Any Signed Card to Any Spectator's Wallet

Is it truly possible to have a card signed, lost in a deck, and freely shuffled by a spectator, and then pull it out of his very own wallet? After checking out "Any Signed Card to Any Spectator's Wallet," I find the considerable hype surrounding this product to be real. In this review, I'll attempt to adequately answer the many questions that have been coming from readers. Here goes.

Impossible Place - A Spectator's Wallet

To start, I’m always intrigued by any “card to impossible place” effect, and “Any Signed Card to Any Spectator’s Wallet,” by Jeff Kaylor and Michael Ammar, offers the following, amazing premise: “Any card is chosen, signed, and placed back into the deck. The spectator takes out his wallet. His signed card is found in his wallet.” Furthermore, the ads state: “any spectator’s wallet, any signed card, any deck, no stooges, no palming, no magnets, no trick cards, no pulls and no special [gimmicked] wallets.”
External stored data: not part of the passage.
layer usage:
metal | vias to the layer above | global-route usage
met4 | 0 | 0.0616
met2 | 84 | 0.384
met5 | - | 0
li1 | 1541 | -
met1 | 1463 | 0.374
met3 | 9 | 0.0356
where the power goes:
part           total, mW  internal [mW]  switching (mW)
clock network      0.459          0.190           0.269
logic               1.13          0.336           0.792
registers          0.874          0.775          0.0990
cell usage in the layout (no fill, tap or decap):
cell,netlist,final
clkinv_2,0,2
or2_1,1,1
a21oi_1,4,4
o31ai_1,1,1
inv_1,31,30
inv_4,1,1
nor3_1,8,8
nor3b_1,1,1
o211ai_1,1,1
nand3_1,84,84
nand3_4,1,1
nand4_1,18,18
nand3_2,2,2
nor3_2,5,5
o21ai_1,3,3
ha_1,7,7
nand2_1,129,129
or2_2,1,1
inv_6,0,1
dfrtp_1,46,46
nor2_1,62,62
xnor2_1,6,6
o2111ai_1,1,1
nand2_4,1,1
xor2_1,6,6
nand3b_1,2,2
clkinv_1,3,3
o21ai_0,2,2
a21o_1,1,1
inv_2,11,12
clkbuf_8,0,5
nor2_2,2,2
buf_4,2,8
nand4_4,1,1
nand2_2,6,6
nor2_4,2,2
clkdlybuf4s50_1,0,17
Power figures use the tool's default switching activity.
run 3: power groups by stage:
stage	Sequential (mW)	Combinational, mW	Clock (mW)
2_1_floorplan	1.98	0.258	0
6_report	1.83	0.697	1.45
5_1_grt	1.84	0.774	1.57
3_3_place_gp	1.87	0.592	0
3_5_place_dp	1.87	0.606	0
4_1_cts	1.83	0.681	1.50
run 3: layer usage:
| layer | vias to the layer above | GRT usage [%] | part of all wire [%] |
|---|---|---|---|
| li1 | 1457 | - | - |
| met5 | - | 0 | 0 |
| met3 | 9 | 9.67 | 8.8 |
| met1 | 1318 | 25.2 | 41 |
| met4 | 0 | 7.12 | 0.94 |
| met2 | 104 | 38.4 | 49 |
File: src/rtl/rc6_pix_packer.sv
// Packs an 8-bit valid/ready pixel stream into 128-bit blocks for the RC6 core.
// Issues one block at a time and waits for the core to finish it before packing the next.
module rc6_pix_packer #(
  parameter logic [7:0] PAD_BYTE = 8'h00,
  parameter int         CNT_W    = 32
) (
  input  logic             i_clk,
  input  logic             i_rst,
  input  logic             i_key_ok,
  input  logic [7:0]       i_pix,
  input  logic             i_pix_valid,
  input  logic             i_pix_last,
  output logic             o_pix_ready,
  output logic [127:0]     o_din,
  output logic             o_din_en,
  input  logic             i_dout_en,
  output logic [4:0]       o_pad_cnt,
  output logic [CNT_W-1:0] o_blk_cnt,
  output logic             o_busy,
  output logic             o_err
);

  typedef enum logic [1:0] {
    ST_IDLE  = 2'd0,
    ST_FILL  = 2'd1,
    ST_ISSUE = 2'd2,
    ST_WAIT  = 2'd3
  } state_t;

  state_t           state_q;
  state_t           state_d;
  logic [3:0]       k_q;
  logic [127:0]     din_q;
  logic [4:0]       pad_q;
  logic [CNT_W-1:0] blk_q;
  logic             err_q;

  logic beat;
  logic blk_done;

  assign beat     = i_pix_valid & o_pix_ready;
  assign blk_done = beat & ((k_q == 4'd15) | i_pix_last);

  // State register
  always_ff @(posedge i_clk) begin
    if (i_rst) begin
      state_q <= ST_IDLE;
    end else begin
      state_q <= state_d;
    end
  end

  // Next-state logic
  always_comb begin
    state_d = state_q;
    unique case (state_q)
      ST_IDLE:  if (i_key_ok) state_d = ST_FILL;
      ST_FILL:  if (blk_done) state_d = ST_ISSUE;
      ST_ISSUE: state_d = ST_WAIT;
      ST_WAIT:  if (i_dout_en) state_d = ST_FILL;
      default:  state_d = ST_IDLE;
    endcase
  end

  // Outputs decoded from state; ready also drops while key expansion is not done
  always_comb begin
    o_pix_ready = (state_q == ST_FILL) & i_key_ok;
    o_din_en    = (state_q == ST_ISSUE);
    o_busy      = (state_q == ST_WAIT);
  end

  // Byte packing, padding, counters and sticky error
  always_ff @(posedge i_clk) begin
    if (i_rst) begin
      k_q   <= 4'd0;
      din_q <= '0;
      pad_q <= 5'd0;
      blk_q <= '0;
      err_q <= 1'b0;
    end else begin
      if (i_dout_en && (state_q != ST_WAIT)) begin
        err_q <= 1'b1;
      end
      if (beat) begin
        for (int j = 0; j < 16; j++) begin
          if (4'(j) == k_q) begin
            din_q[127-8*j -: 8] <= i_pix;
          end else if (blk_done && (4'(j) > k_q)) begin
            din_q[127-8*j -: 8] <= PAD_BYTE;
          end
        end
        // k restarts at 0 for the block packed after the core releases us
        k_q <= blk_done ? 4'd0 : k_q + 4'd1;
        if (blk_done) begin
          pad_q <= 5'd15 - {1'b0, k_q};
        end
      end
      if (state_q == ST_ISSUE) begin
        blk_q <= blk_q + {{(CNT_W-1){1'b0}}, 1'b1};
      end
    end
  end

  assign o_din     = din_q;
  assign o_pad_cnt = pad_q;
  assign o_blk_cnt = blk_q;
  assign o_err     = err_q;

endmodule

File: config.mk
export PLATFORM = sky130hd
export DESIGN_NAME = rc6_pix_packer
export DESIGN_NICKNAME = d
export VERILOG_FILES = /design/src/rtl/rc6_pix_packer.sv
export SDC_FILE = /design/constraint.sdc
export NUM_CORES = 1
export LEC_CHECK = 0
export ABC_AREA = 0
export BUFFER_PORTS_ARGS = -buffer_cell sky130_fd_sc_hd__clkbuf_2
export CAP_MARGIN = 20
export CORE_ASPECT_RATIO = 1.25
export CORE_MARGIN = 4
export CORE_UTILIZATION = 50
export DETAILED_ROUTE_END_ITERATION = 12
export PLACE_DENSITY = 0.81
export SKIP_LAST_GASP = 1
export SYNTH_ARGS = -nofsm -noshare
export SYNTH_HDL_FRONTEND = slang
export SYNTH_SLANG_ARGS = --single-unit
export TNS_END_PERCENT = 20
File: constraint.sdc
create_clock -name i_clk -period 2.5 [get_ports i_clk]
set_clock_uncertainty 0.05 [all_clocks]
set_input_delay 0.375 -clock i_clk [delete_from_list [all_inputs] [get_ports i_clk]]
set_output_delay 0.375 -clock i_clk [all_outputs]
set_load 0.05 [all_outputs]
# After elaboration in Yosys (flattened, before gate mapping)
# Cells that the tools add are included.
# op_classes
mux,37
n_addsub,3
multipliers,0
n_lt_le_gt_ge,16
n_eq_ne,23
shifts,0
n_div,0
n_bitwise,4
reduce_logical,53
# op_table
op,count
$mux 8,32
$reduce_and 2->1,17
$add 32x1->32 const B,1
$eq 4x4->1 const A,8
$gt 4x4->1 const A,8
$reduce_bool 2->1,16
$logic_and 1x1->1,17
$eq 3x4->1 const A,4
$gt 3x4->1 const A,4
$eq 2x4->1 const A,2
$gt 1x4->1 const A,2
$gt 2x4->1 const A,2
$ne 2x2->1 const B,4
$pmux 2 s4,1
$mux 2,3
$sub 4x4->5 const A,1
$add 4x1->4 const B,1
$eq 1x4->1 const A,1
$eq 2x2->1 const B,2
$eq 4x4->1 const B,1
$logic_not 4->1,1
$mux 4,1
$and 1x1->1,3
$reduce_and 3->1,1
3 further kinds,3
# totals
regBits,172
input_bits,14
latchBits,0
mem_bits_ro,0
mem_count,0
elab_cells,157
ram_bits,0

# Longest topological paths before layout
# Gate-level depths: netlist of the first run.
# logic_depth
ltp_word,7
mapped_depth,9

# Worst setup path before layout of the first run
# Ideal clock, no wire load.
# synth_path
path_type,flip-flop to flip-flop
start,register state_q[0]
end,"register blk_q[9], in the netlist o_blk_cnt[9]"
path_stages_with_launch,9
slack_ps,336
required_ps,2322
arrival_time_ps,1987
n_path_buf,1
path_cell_list,dfxtp_1 > inv_1 > ha_1 > buf_2 > nand4_2 > nor2_1 > and3_1 > xnor2_1 > nor2_1
# synth_between
elab_chain_cells,1
# synth_rtl
item,line_no,rtl
from (decl),30,state_t state_q;
from (signal assigned),49,state_q <= state_d;
$eq 2x2->1,-,
net o_din_en,15,"output logic o_din_en,"
to (signal assigned),99,"blk_q <= blk_q + {{(CNT_W-1){1'b0}}, 1'b1};"
to (decl),35,logic [CNT_W-1:0] blk_q;
# The timed path passes the listed nets, and every way through them passes these cells.
# A chain may end at the register's enable or synchronous reset.

# Worst setup path in the final report of the first run
# layout_path
start,register k_q[0]
end,"register din_q[20], in the netlist o_din[20]"
# layout_between
elab_chain_cells,6
# layout_rtl
item,line_no,rtl
from (decl),32,logic [3:0] k_q;
from (signal assigned),93,k_q <= blk_done ? 4'd0 : k_q + 4'd1;
$eq 4x4->1,42,assign blk_done = beat & ((k_q == 4'd15) | i_pix_last);
$or 1x1->1,42,
$and 1x1->1,42,
$logic_and 1x1->1,88,end else if (blk_done && (4'(j) > k_q)) begin
$reduce_bool 2->1 (no source line),-,
$reduce_and 2->1 (no source line),-,
"to (signal, indexed assignment)",87,din_q[127-8*j -: 8] <= i_pix;
to (decl),33,logic [127:0] din_q;
# Parallel ways exist; a longest one is shown, timed or not.

==> parameters.txt, run 1 <==
Parameter                              Value

STA
  Sum of negative setup slack ... 0 ns
  Post-layout min period ... roughly 2.2 ns
  Hold Fails Final Rpt ... 0
  Worst Tran Pin Value ... 0.761 ns
  Worst-case headroom to the max-slew limit ... about 49%
  Final setup vio count ... 0
  Maximum clock rate ... 0.455 GHz
  Final critical-path share of the clock period ... 87.9%
  Final Max Slew Viols ... 0
  Setup repair after global routing missed its margin ... no

Yosys
  Post-synthesis cell count ... 742
  Synth Area in Compound Gates ... 16.5%
  Yosys warning total ... 0
  Sequential-to-total area share from yosys stat ... 50.7%
  Post-synth EDFFs ... 0
  Number of unique standard cell types used by synthesis ... 52
  Post-synthesis sequential element count ... 171
  Proportion of netlist area held by the largest area contributor ... 50.7%
  Cell with the most instances after synthesis ... sky130_fd_sc_hd__dfxtp_1
  Share of cell area taken by muxes after synthesis ... 1.65%
  Syn nets ... 765
  Post-synthesis adder-cell area fraction ... 1.67%
  Flip-flop cell with the highest count after synthesis ... sky130_fd_sc_hd__dfxtp_1
  Dominant cells by area after synthesis ... sky130_fd_sc_hd__dfxtp_1 (51%), sky130_fd_sc_hd__a22o_1 (5.2%), sky130_fd_sc_hd__nand3_1 (5.2%)
  Netlist Area Pre-Place ... 6760 sq um
  Largest area contributor in the netlist ... sky130_fd_sc_hd__dfxtp_1
  Post-synth top cells ... sky130_fd_sc_hd__dfxtp_1 (171), sky130_fd_sc_hd__nand2_1 (85), sky130_fd_sc_hd__nor2_1 (72), sky130_fd_sc_hd__nand3_1 (70), sky130_fd_sc_hd__a21oi_1 (66)
  Xor and xnor area share after synthesis ... approximately 4.0%
  Largest family of logic cells by synthesized area ... simple AND/OR/NAND/NOR gates
  Post-synthesis simple-gate area fraction ... about a fifth
  Share of synthesized flip-flops with an asynchronous set or reset ... 0%
  Synth Area per Inst ... 9.11 sq um

Clocking
  Number of setup buffers added after CTS ... 0
  Sinks on the clock net ... 171
  Maximum count of clock buffers along a single path ... 2
  Total of cells resized after clock tree synthesis ... 0
  Insertion delay to the later sink of the worst-skew pair ... 0.43 ns
  Number of buffers inserted during clock tree synthesis ... 17
  TritonCTS clock tree ... yes
  Number of H-tree levels ... 4
  Clock tree root driver cell ... sky130_fd_sc_hd__clkbuf_16
  Clock-pin slew of the registers on the worst-case setup and hold paths ... 0.08 ns
  Hold buffers post-CTS ... 0

Finish
  Final #Nets ... 923
  Filler cell count in the final layout ... 1194
  Footprint of the flip-flops and latches ... about 3400 sq um
  Relative area change from synthesis to final layout ... 22.9%
  Fraction of final layout cells sized beyond drive strength 1 ... 27.2%
  Combined area of the multi-input logic cells ... 3030 sq um
  Antenna cell count ... 0

Floorplan
  Standard-cell row count ... between 40 and 50
  Count of pins on the block boundary ... about 180
  Initial Util ... 51.1%
  Chip height ... 138 microns
  Core Area ... ~13000 sq um
  Die width ... 112 microns
  Total Die Area ... about 15000 sq um

Pwr
  Total power ... ~5.9 mW
  Power per standard cell area ... 706 nW/um^2
  Max IR drop VDD ... 0.409 mV
  Reported leakage power ... 3.43 nW

Worst setup path
  CP required ... 2.77 ns
  Capturing point of the worst reg2reg path ... o_din[20]
  FF-to-FF Start ... k_q[0]
  Critical path launch point type ... flip-flop
  Crit path max fanout ... 11
  Number of cells on the worst reg-to-reg path ... 6
  Critical path capture point type ... flip-flop
  Crit path kind ... reg2reg
  Crit path DAT ... 2.47 ns
  Reg-to-reg setup timing slack ... between 0.3 and 0.4 ns

Route
  Number of antenna-violating nets in the routed design ... 0
  Aggregate routed wire length ... 18.9 mm
  Number of remaining DRC errors ... 0
  Mean number of vias per cell ... 5.59
  Pre-Repair DR Iteration Count ... 5
  Post-DR wirelength/cell ... 17.4 microns
  Drt initial violations ... 315
  Vias after detailed routing ... approximately 6100

Placement
  Number of buffers added on ports ... 181
  HPWL reported at the end of detailed placement ... 12.8 mm
  Final Wtd Congestion ... slightly below 0.9

Outcome
  Result of the run ... completed

Job
  Number of violations of the max-capacitance limit ... 0

GRT
  Overall overflow remaining after global route ... 0
  Overall Global Routing Usage ... 24.1%
  Pin count of the biggest net entering global routing ... 53
  Global-route wire length before repair ... 29.8 mm
  Vias in the first global route ... 5704
  Number of antenna violations at the first check in global routing ... 0

Worst hold path
  Hold endpoint ... o_err
  Hold wc startpoint ... i_dout_en
  Worst hold-check path type ... in2reg
  Depth of the worst hold-timing path ... 3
While I can’t divulge the method to this card trick, I’ll do my best to not turn this explanation into a puzzle that further obscures the concept. To answer the big question whether this product delivers what it states, my answer is “yes.” Of course, while there are a couple of other elements that allow the effect to occur, which aren’t shown in the promotional video, in spectators’ minds, the events should appear just as depicted and stated. The marketing points are not unwarranted hyperbole.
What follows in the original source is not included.